►

$ cat config.mk
export PLATFORM = sky130hd
export DESIGN_NAME = id_stage
export DESIGN_NICKNAME = d
export VERILOG_FILES = /design/src/verilog/rv_isa_pkg.sv /design/src/verilog/id_bus_pkg.sv /design/src/verilog/id_stage.sv /design/src/verilog/id_issue_ctrl.sv /design/src/verilog/id_branch_unit.sv /design/src/verilog/id_gpr_file.sv /design/src/verilog/id_decoder.sv /design/src/verilog/id_inst_latch.sv
export SDC_FILE = /design/constraint.sdc
export NUM_CORES = 2
export LEC_CHECK = 0
export BUFFER_PORTS_ARGS = -buffer_cell sky130_fd_sc_hd__buf_2
export CORE_MARGIN = 4
export CORE_UTILIZATION = 50
export CTS_BUF_LIST = sky130_fd_sc_hd__clkbuf_8 sky130_fd_sc_hd__clkbuf_16
export DETAILED_ROUTE_END_ITERATION = 10
export PLACE_DENSITY = 0.67
export SLEW_MARGIN = 20
export SYNTH_ARGS = -nofsm -noshare
export SYNTH_HDL_FRONTEND = slang
export SYNTH_SLANG_ARGS = --single-unit
$ cat constraint.sdc
create_clock -name i_clk -period 20.2 [get_ports i_clk]
set_clock_uncertainty 0.2 [all_clocks]
set_input_delay 6.06 -clock i_clk [delete_from_list [all_inputs] [get_ports i_clk]]
set_output_delay 6.06 -clock i_clk [all_outputs]
set_load 0.1 [all_outputs]
$ cat src/verilog/rv_isa_pkg.sv
// RV64I ISA definitions
`default_nettype none

package rv_isa_pkg;

  localparam int XLEN        = 64;
  localparam int INST_WD     = 32;
  localparam int GPR_ADDR_WD = 5;
  localparam int NUM_GPR     = 32;

  typedef logic [XLEN-1:0]        xlen_t;
  typedef logic [INST_WD-1:0]     inst_t;
  typedef logic [GPR_ADDR_WD-1:0] gpr_addr_t;
  typedef logic [6:0]             opcode_t;
  typedef logic [4:0]             alu_op_t;
  typedef logic [2:0]             br_func_t;
  typedef logic [2:0]             mem_op_t;  // funct3 of load/store
  typedef logic [1:0]             src2_sel_t;

  // major opcodes
  localparam opcode_t OPC_LUI      = 7'b0110111;
  localparam opcode_t OPC_AUIPC    = 7'b0010111;
  localparam opcode_t OPC_JAL      = 7'b1101111;
  localparam opcode_t OPC_JALR     = 7'b1100111;
  localparam opcode_t OPC_BRANCH   = 7'b1100011;
  localparam opcode_t OPC_LOAD     = 7'b0000011;
  localparam opcode_t OPC_STORE    = 7'b0100011;
  localparam opcode_t OPC_OP_IMM   = 7'b0010011;
  localparam opcode_t OPC_OP       = 7'b0110011;
  localparam opcode_t OPC_OP_IMM32 = 7'b0011011;
  localparam opcode_t OPC_OP32     = 7'b0111011;

  localparam alu_op_t ALU_ADD  = 5'd0;
  localparam alu_op_t ALU_SUB  = 5'd1;
  localparam alu_op_t ALU_SLL  = 5'd2;
  localparam alu_op_t ALU_SLT  = 5'd3;
  localparam alu_op_t ALU_SLTU = 5'd4;
  localparam alu_op_t ALU_XOR  = 5'd5;
  localparam alu_op_t ALU_SRL  = 5'd6;
  localparam alu_op_t ALU_SRA  = 5'd7;
  localparam alu_op_t ALU_OR   = 5'd8;
  localparam alu_op_t ALU_AND  = 5'd9;
  localparam alu_op_t ALU_LUI  = 5'd10;  // pass operand 2

  localparam br_func_t BR_BEQ  = 3'b000;
  localparam br_func_t BR_BNE  = 3'b001;
  localparam br_func_t BR_BLT  = 3'b100;
  localparam br_func_t BR_BGE  = 3'b101;
  localparam br_func_t BR_BLTU = 3'b110;
  localparam br_func_t BR_BGEU = 3'b111;

  // alu operand 2 select
  localparam src2_sel_t SRC2_RS2  = 2'd0;
  localparam src2_sel_t SRC2_IMM  = 2'd1;
  localparam src2_sel_t SRC2_FOUR = 2'd2;  // link value pc + 4

endpackage

`default_nettype wire
$ cat src/verilog/id_bus_pkg.sv
// Decode stage bus structures
`default_nettype none

package id_bus_pkg;

  // fetch to decode
  typedef struct packed {
    rv_isa_pkg::inst_t inst;
    rv_isa_pkg::xlen_t pc;
  } fs_to_ds_t;

  // write-back to register file
  typedef struct packed {
    logic                  wen;
    rv_isa_pkg::gpr_addr_t waddr;
    rv_isa_pkg::xlen_t     wdata;
  } wb_to_rf_t;

  typedef struct packed {
    rv_isa_pkg::gpr_addr_t rs1;
    rv_isa_pkg::gpr_addr_t rs2;
    logic                  rs1_used;
    logic                  rs2_used;
    rv_isa_pkg::gpr_addr_t rd;
    rv_isa_pkg::xlen_t     imm;
    logic                  alu_src1_pc;
    rv_isa_pkg::src2_sel_t alu_src2_sel;
    logic                  alu_word;  // 32-bit op, sign-extend result
    rv_isa_pkg::alu_op_t   alu_op;
    logic                  gpr_wen;
    logic                  mem_ren;
    logic                  mem_wen;
    rv_isa_pkg::mem_op_t   mem_op;
    logic                  is_branch;
    logic                  is_jal;
    logic                  is_jalr;
    rv_isa_pkg::br_func_t  br_func;
    logic                  invalid;
  } dec_ctrl_t;

  // decode to execute
  typedef struct packed {
    rv_isa_pkg::xlen_t     rs1data;
    rv_isa_pkg::xlen_t     rs2data;
    rv_isa_pkg::xlen_t     imm;
    rv_isa_pkg::xlen_t     pc;
    logic                  alu_src1_pc;
    rv_isa_pkg::src2_sel_t alu_src2_sel;
    rv_isa_pkg::alu_op_t   alu_op;
    logic                  alu_word;
    rv_isa_pkg::gpr_addr_t rd;
    logic                  gpr_wen;
    logic                  mem_ren;
    logic                  mem_wen;
    rv_isa_pkg::mem_op_t   mem_op;
    logic                  invalid;
  } ds_to_es_t;

  // redirect to fetch
  typedef struct packed {
    logic              taken;
    rv_isa_pkg::xlen_t target;
  } br_bus_t;

  // destinations of execute, memory and write-back stages
  typedef struct packed {
    rv_isa_pkg::gpr_addr_t es_rd;
    rv_isa_pkg::gpr_addr_t ms_rd;
    rv_isa_pkg::gpr_addr_t ws_rd;
  } hazard_rd_t;

endpackage

`default_nettype wire

$ cat src/verilog/id_stage.sv
// Instruction decode stage
`timescale 1ns/10ps
`default_nettype none

module id_stage (
  input  wire                    i_clk,
  input  wire                    i_rst_n,
  // fetch side
  input  wire                    i_fs_to_ds_valid,
  input  id_bus_pkg::fs_to_ds_t  i_fs_to_ds,
  output logic                   o_ds_allowin,
  // execute side
  input  wire                    i_es_allowin,
  output logic                   o_ds_to_es_valid,
  output id_bus_pkg::ds_to_es_t  o_ds_to_es,
  // redirect to fetch
  output id_bus_pkg::br_bus_t    o_br_bus,
  // write-back and hazard sources
  input  id_bus_pkg::wb_to_rf_t  i_wb_to_rf,
  input  id_bus_pkg::hazard_rd_t i_hazard_rd
);

  logic                  ds_valid;
  logic                  ready_go;
  id_bus_pkg::fs_to_ds_t ds_bundle;
  id_bus_pkg::dec_ctrl_t dec_ctrl;
  rv_isa_pkg::xlen_t     rs1data;
  rv_isa_pkg::xlen_t     rs2data;
  logic                  br_taken;
  rv_isa_pkg::xlen_t     br_target;

  id_inst_latch u_latch (
    .i_clk            (i_clk),
    .i_rst_n          (i_rst_n),
    .i_fs_to_ds_valid (i_fs_to_ds_valid),
    .i_fs_to_ds       (i_fs_to_ds),
    .i_ready_go       (ready_go),
    .i_es_allowin     (i_es_allowin),
    .o_ds_allowin     (o_ds_allowin),
    .o_ds_valid       (ds_valid),
    .o_ds_bundle      (ds_bundle)
  );

  id_decoder u_dec (
    .i_inst (ds_bundle.inst),
    .o_ctrl (dec_ctrl)
  );

  id_gpr_file u_gprs (
    .i_clk    (i_clk),
    .i_rst_n  (i_rst_n),
    .i_raddr1 (dec_ctrl.rs1),
    .i_raddr2 (dec_ctrl.rs2),
    .i_wb     (i_wb_to_rf),
    .o_rdata1 (rs1data),
    .o_rdata2 (rs2data)
  );

  id_branch_unit u_bru (
    .i_ctrl    (dec_ctrl),
    .i_pc      (ds_bundle.pc),
    .i_rs1data (rs1data),
    .i_rs2data (rs2data),
    .o_taken   (br_taken),
    .o_target  (br_target)
  );

  id_issue_ctrl u_issue (
    .i_ds_valid       (ds_valid),
    .i_ctrl           (dec_ctrl),
    .i_pc             (ds_bundle.pc),
    .i_rs1data        (rs1data),
    .i_rs2data        (rs2data),
    .i_taken          (br_taken),
    .i_target         (br_target),
    .i_hazard_rd      (i_hazard_rd),
    .o_ready_go       (ready_go),
    .o_ds_to_es_valid (o_ds_to_es_valid),
    .o_ds_to_es       (o_ds_to_es),
    .o_br_bus         (o_br_bus)
  );

endmodule

`default_nettype wire

$ cat src/verilog/id_issue_ctrl.sv
// Decode stage issue control
`timescale 1ns/10ps
`default_nettype none

module id_issue_ctrl (
  input  wire                    i_ds_valid,
  input  id_bus_pkg::dec_ctrl_t  i_ctrl,
  input  rv_isa_pkg::xlen_t      i_pc,
  input  rv_isa_pkg::xlen_t      i_rs1data,
  input  rv_isa_pkg::xlen_t      i_rs2data,
  input  wire                    i_taken,
  input  rv_isa_pkg::xlen_t      i_target,
  input  id_bus_pkg::hazard_rd_t i_hazard_rd,
  output logic                   o_ready_go,
  output logic                   o_ds_to_es_valid,
  output id_bus_pkg::ds_to_es_t  o_ds_to_es,
  output id_bus_pkg::br_bus_t    o_br_bus
);

  logic is_link;

  // a used nonzero source matching any pending destination
  function automatic logic src_hit(
    input logic                   used,
    input rv_isa_pkg::gpr_addr_t  src,
    input id_bus_pkg::hazard_rd_t hz
  );
    logic hit;
    hit = (hz.es_rd == src) || (hz.ms_rd == src) || (hz.ws_rd == src);
    return used && (src != '0) && hit;
  endfunction

  assign o_ready_go = !(src_hit(i_ctrl.rs1_used, i_ctrl.rs1, i_hazard_rd) ||
                        src_hit(i_ctrl.rs2_used, i_ctrl.rs2, i_hazard_rd));

  assign o_ds_to_es_valid = i_ds_valid && o_ready_go;

  assign o_br_bus.taken  = o_ds_to_es_valid && i_taken;
  assign o_br_bus.target = i_target;

  // jumps hand pc + 4 to execute as the link value
  assign is_link = i_ctrl.is_jal || i_ctrl.is_jalr;

  assign o_ds_to_es.rs1data      = i_rs1data;
  assign o_ds_to_es.rs2data      = i_rs2data;
  assign o_ds_to_es.imm          = i_ctrl.imm;
  assign o_ds_to_es.pc           = i_pc;
  assign o_ds_to_es.alu_src1_pc  = is_link || i_ctrl.alu_src1_pc;
  assign o_ds_to_es.alu_src2_sel = is_link ? rv_isa_pkg::SRC2_FOUR : i_ctrl.alu_src2_sel;
  assign o_ds_to_es.alu_op       = i_ctrl.alu_op;
  assign o_ds_to_es.alu_word     = i_ctrl.alu_word;
  assign o_ds_to_es.rd           = i_ctrl.rd;
  assign o_ds_to_es.gpr_wen      = i_ctrl.gpr_wen;
  assign o_ds_to_es.mem_ren      = i_ctrl.mem_ren;
  assign o_ds_to_es.mem_wen      = i_ctrl.mem_wen;
  assign o_ds_to_es.mem_op       = i_ctrl.mem_op;
  assign o_ds_to_es.invalid      = i_ctrl.invalid;

endmodule

`default_nettype wire

$ cat src/verilog/id_branch_unit.sv
// Branch and jump resolution
`timescale 1ns/10ps
`default_nettype none

module id_branch_unit (
  input  id_bus_pkg::dec_ctrl_t i_ctrl,
  input  rv_isa_pkg::xlen_t     i_pc,
  input  rv_isa_pkg::xlen_t     i_rs1data,
  input  rv_isa_pkg::xlen_t     i_rs2data,
  output logic                  o_taken,
  output rv_isa_pkg::xlen_t     o_target
);

  logic              eq;
  logic              lt_s;
  logic              lt_u;
  logic              cond;
  rv_isa_pkg::xlen_t jalr_sum;

  assign eq   = (i_rs1data == i_rs2data);
  assign lt_s = ($signed(i_rs1data) < $signed(i_rs2data));
  assign lt_u = (i_rs1data < i_rs2data);

  always_comb begin
    case (i_ctrl.br_func)
      rv_isa_pkg::BR_BEQ:  cond = eq;
      rv_isa_pkg::BR_BNE:  cond = !eq;
      rv_isa_pkg::BR_BLT:  cond = lt_s;
      rv_isa_pkg::BR_BGE:  cond = !lt_s;
      rv_isa_pkg::BR_BLTU: cond = lt_u;
      rv_isa_pkg::BR_BGEU: cond = !lt_u;
      default:             cond = 1'b0;  // reserved, decoder flags it
    endcase
  end

  assign jalr_sum = i_rs1data + i_ctrl.imm;

  assign o_taken = i_ctrl.is_jal || i_ctrl.is_jalr || (i_ctrl.is_branch && cond);

  // jalr clears bit 0 of the sum
  assign o_target = i_ctrl.is_jalr ? {jalr_sum[rv_isa_pkg::XLEN-1:1], 1'b0}
                                   : i_pc + i_ctrl.imm;

endmodule

`default_nettype wire

$ cat src/verilog/id_gpr_file.sv
// General purpose register file
`timescale 1ns/10ps
`default_nettype none

module id_gpr_file (
  input  wire                   i_clk,
  input  wire                   i_rst_n,
  input  rv_isa_pkg::gpr_addr_t i_raddr1,
  input  rv_isa_pkg::gpr_addr_t i_raddr2,
  input  id_bus_pkg::wb_to_rf_t i_wb,
  output rv_isa_pkg::xlen_t     o_rdata1,
  output rv_isa_pkg::xlen_t     o_rdata2
);

  rv_isa_pkg::xlen_t gpr_q [rv_isa_pkg::NUM_GPR];

  // entry 0 is never written
  always_ff @(posedge i_clk or negedge i_rst_n) begin
    if (!i_rst_n) begin
      for (int i = 0; i < rv_isa_pkg::NUM_GPR; i++) begin
        gpr_q[i] <= '0;
      end
    end else if (i_wb.wen && (i_wb.waddr != '0)) begin
      gpr_q[i_wb.waddr] <= i_wb.wdata;
    end
  end

  // no write-through, new value seen next cycle
  assign o_rdata1 = (i_raddr1 == '0) ? '0 : gpr_q[i_raddr1];
  assign o_rdata2 = (i_raddr2 == '0) ? '0 : gpr_q[i_raddr2];

endmodule

`default_nettype wire

$ cat src/verilog/id_decoder.sv
// RV64I instruction decoder
`timescale 1ns/10ps
`default_nettype none

module id_decoder (
  input  rv_isa_pkg::inst_t     i_inst,
  output id_bus_pkg::dec_ctrl_t o_ctrl
);

  rv_isa_pkg::opcode_t opcode;
  logic [2:0]          funct3;
  logic [6:0]          funct7;
  logic [6:0]          shift_f;  // upper field of immediate shifts
  rv_isa_pkg::xlen_t   imm_i;
  rv_isa_pkg::xlen_t   imm_s;
  rv_isa_pkg::xlen_t   imm_b;
  rv_isa_pkg::xlen_t   imm_u;
  rv_isa_pkg::xlen_t   imm_j;
  logic                bad;

  assign opcode = i_inst[6:0];
  assign funct3 = i_inst[14:12];
  assign funct7 = i_inst[31:25];

  assign imm_i = {{52{i_inst[31]}}, i_inst[31:20]};
  assign imm_s = {{52{i_inst[31]}}, i_inst[31:25], i_inst[11:7]};
  assign imm_b = {{52{i_inst[31]}}, i_inst[7], i_inst[30:25], i_inst[11:8], 1'b0};
  assign imm_u = {{32{i_inst[31]}}, i_inst[31:12], 12'b0};
  assign imm_j = {{44{i_inst[31]}}, i_inst[19:12], i_inst[20], i_inst[30:21], 1'b0};

  // rv64 shamt is 6 bits, word shifts keep the full funct7
  assign shift_f = (opcode == rv_isa_pkg::OPC_OP_IMM32) ? funct7 : {i_inst[31:26], 1'b0};

  always_comb begin
    o_ctrl              = '0;
    bad                 = 1'b0;
    o_ctrl.rs1          = i_inst[19:15];
    o_ctrl.rs2          = i_inst[24:20];
    o_ctrl.rd           = i_inst[11:7];
    o_ctrl.mem_op       = funct3;
    o_ctrl.br_func      = funct3;
    o_ctrl.alu_op       = rv_isa_pkg::ALU_ADD;
    o_ctrl.alu_src2_sel = rv_isa_pkg::SRC2_RS2;
    case (opcode)
      rv_isa_pkg::OPC_LUI: begin
        o_ctrl.imm          = imm_u;
        o_ctrl.alu_op       = rv_isa_pkg::ALU_LUI;
        o_ctrl.alu_src2_sel = rv_isa_pkg::SRC2_IMM;
        o_ctrl.gpr_wen      = 1'b1;
      end
      rv_isa_pkg::OPC_AUIPC: begin
        o_ctrl.imm          = imm_u;
        o_ctrl.alu_src1_pc  = 1'b1;
        o_ctrl.alu_src2_sel = rv_isa_pkg::SRC2_IMM;
        o_ctrl.gpr_wen      = 1'b1;
      end
      rv_isa_pkg::OPC_JAL: begin
        o_ctrl.imm     = imm_j;
        o_ctrl.is_jal  = 1'b1;
        o_ctrl.gpr_wen = 1'b1;
      end
      rv_isa_pkg::OPC_JALR: begin
        o_ctrl.imm      = imm_i;
        o_ctrl.rs1_used = 1'b1;
        o_ctrl.is_jalr  = 1'b1;
        o_ctrl.gpr_wen  = 1'b1;
        bad             = (funct3 != 3'b000);
      end
      rv_isa_pkg::OPC_BRANCH: begin
        o_ctrl.imm       = imm_b;
        o_ctrl.rs1_used  = 1'b1;
        o_ctrl.rs2_used  = 1'b1;
        o_ctrl.is_branch = 1'b1;
        bad              = (funct3[2:1] == 2'b01);  // 010, 011 reserved
      end
      rv_isa_pkg::OPC_LOAD: begin
        o_ctrl.imm          = imm_i;
        o_ctrl.rs1_used     = 1'b1;
        o_ctrl.alu_src2_sel = rv_isa_pkg::SRC2_IMM;
        o_ctrl.mem_ren      = 1'b1;
        o_ctrl.gpr_wen      = 1'b1;
        bad                 = (funct3 == 3'b111);
      end
      rv_isa_pkg::OPC_STORE: begin
        o_ctrl.imm          = imm_s;
        o_ctrl.rs1_used     = 1'b1;
        o_ctrl.rs2_used     = 1'b1;
        o_ctrl.alu_src2_sel = rv_isa_pkg::SRC2_IMM;
        o_ctrl.mem_wen      = 1'b1;
        bad                 = funct3[2];  // sb sh sw sd only
      end
      rv_isa_pkg::OPC_OP_IMM, rv_isa_pkg::OPC_OP_IMM32: begin
        o_ctrl.imm          = imm_i;
        o_ctrl.rs1_used     = 1'b1;
        o_ctrl.alu_src2_sel = rv_isa_pkg::SRC2_IMM;
        o_ctrl.alu_word     = (opcode == rv_isa_pkg::OPC_OP_IMM32);
        o_ctrl.gpr_wen      = 1'b1;
        case (funct3)
          3'b000: o_ctrl.alu_op = rv_isa_pkg::ALU_ADD;
          3'b001: begin
            o_ctrl.alu_op = rv_isa_pkg::ALU_SLL;
            bad           = (shift_f != 7'b0000000);
          end
          3'b101: begin
            o_ctrl.alu_op = shift_f[5] ? rv_isa_pkg::ALU_SRA : rv_isa_pkg::ALU_SRL;
            bad           = (shift_f != 7'b0000000) && (shift_f != 7'b0100000);
          end
          3'b010: o_ctrl.alu_op = rv_isa_pkg::ALU_SLT;
          3'b011: o_ctrl.alu_op = rv_isa_pkg::ALU_SLTU;
          3'b100: o_ctrl.alu_op = rv_isa_pkg::ALU_XOR;
          3'b110: o_ctrl.alu_op = rv_isa_pkg::ALU_OR;
          default: o_ctrl.alu_op = rv_isa_pkg::ALU_AND;
        endcase
        // word form has only addiw, slliw, srliw, sraiw
        if (o_ctrl.alu_word && (funct3 != 3'b000) && (funct3[1:0] != 2'b01)) begin
          bad = 1'b1;
        end
      end
      rv_isa_pkg::OPC_OP, rv_isa_pkg::OPC_OP32: begin
        o_ctrl.rs1_used = 1'b1;
        o_ctrl.rs2_used = 1'b1;
        o_ctrl.alu_word = (opcode == rv_isa_pkg::OPC_OP32);
        o_ctrl.gpr_wen  = 1'b1;
        case ({funct7, funct3})
          10'b0000000_000: o_ctrl.alu_op = rv_isa_pkg::ALU_ADD;
          10'b0100000_000: o_ctrl.alu_op = rv_isa_pkg::ALU_SUB;
          10'b0000000_001: o_ctrl.alu_op = rv_isa_pkg::ALU_SLL;
          10'b0000000_101: o_ctrl.alu_op = rv_isa_pkg::ALU_SRL;
          10'b0100000_101: o_ctrl.alu_op = rv_isa_pkg::ALU_SRA;
          10'b0000000_010: o_ctrl.alu_op = rv_isa_pkg::ALU_SLT;
          10'b0000000_011: o_ctrl.alu_op = rv_isa_pkg::ALU_SLTU;
          10'b0000000_100: o_ctrl.alu_op = rv_isa_pkg::ALU_XOR;
          10'b0000000_110: o_ctrl.alu_op = rv_isa_pkg::ALU_OR;
          10'b0000000_111: o_ctrl.alu_op = rv_isa_pkg::ALU_AND;
          default:         bad = 1'b1;
        endcase
        if (o_ctrl.alu_word && (funct3 != 3'b000) && (funct3[1:0] != 2'b01)) begin
          bad = 1'b1;  // no word form of slt/sltu/xor/or/and
        end
      end
      default: bad = 1'b1;
    endcase

    // invalid still issues, but with no side effects
    if (bad) begin
      o_ctrl.invalid   = 1'b1;
      o_ctrl.gpr_wen   = 1'b0;
      o_ctrl.mem_ren   = 1'b0;
      o_ctrl.mem_wen   = 1'b0;
      o_ctrl.is_branch = 1'b0;
      o_ctrl.is_jal    = 1'b0;
      o_ctrl.is_jalr   = 1'b0;
      o_ctrl.rs1_used  = 1'b0;
      o_ctrl.rs2_used  = 1'b0;
    end
  end

endmodule

`default_nettype wire

$ cat src/verilog/id_inst_latch.sv
// Decode stage input latch
`timescale 1ns/10ps
`default_nettype none

module id_inst_latch (
  input  wire                   i_clk,
  input  wire                   i_rst_n,
  // from fetch
  input  wire                   i_fs_to_ds_valid,
  input  id_bus_pkg::fs_to_ds_t i_fs_to_ds,
  // issue side
  input  wire                   i_ready_go,
  input  wire                   i_es_allowin,
  output logic                  o_ds_allowin,
  output logic                  o_ds_valid,
  output id_bus_pkg::fs_to_ds_t o_ds_bundle
);

  logic ds_valid_q;
  logic accept;

  // empty, or current instruction leaves this cycle
  assign o_ds_allowin = !ds_valid_q || (i_ready_go && i_es_allowin);
  assign accept       = i_fs_to_ds_valid && o_ds_allowin;

  always_ff @(posedge i_clk or negedge i_rst_n) begin
    if (!i_rst_n) begin
      ds_valid_q <= 1'b0;
    end else if (o_ds_allowin) begin
      ds_valid_q <= i_fs_to_ds_valid;  // bubble when fetch has nothing
    end
  end

  always_ff @(posedge i_clk or negedge i_rst_n) begin
    if (!i_rst_n) begin
      o_ds_bundle <= '0;
    end else if (accept) begin
      o_ds_bundle <= i_fs_to_ds;
    end
  end

  assign o_ds_valid = ds_valid_q;

endmodule

`default_nettype wire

◄

__Problem details__: Search the data for the string "only" and copy out every line where it is found.

__Answer area__:
        bad                 = funct3[2];  // sb sh sw sd only
        // word form has only addiw, slliw, srliw, sraiw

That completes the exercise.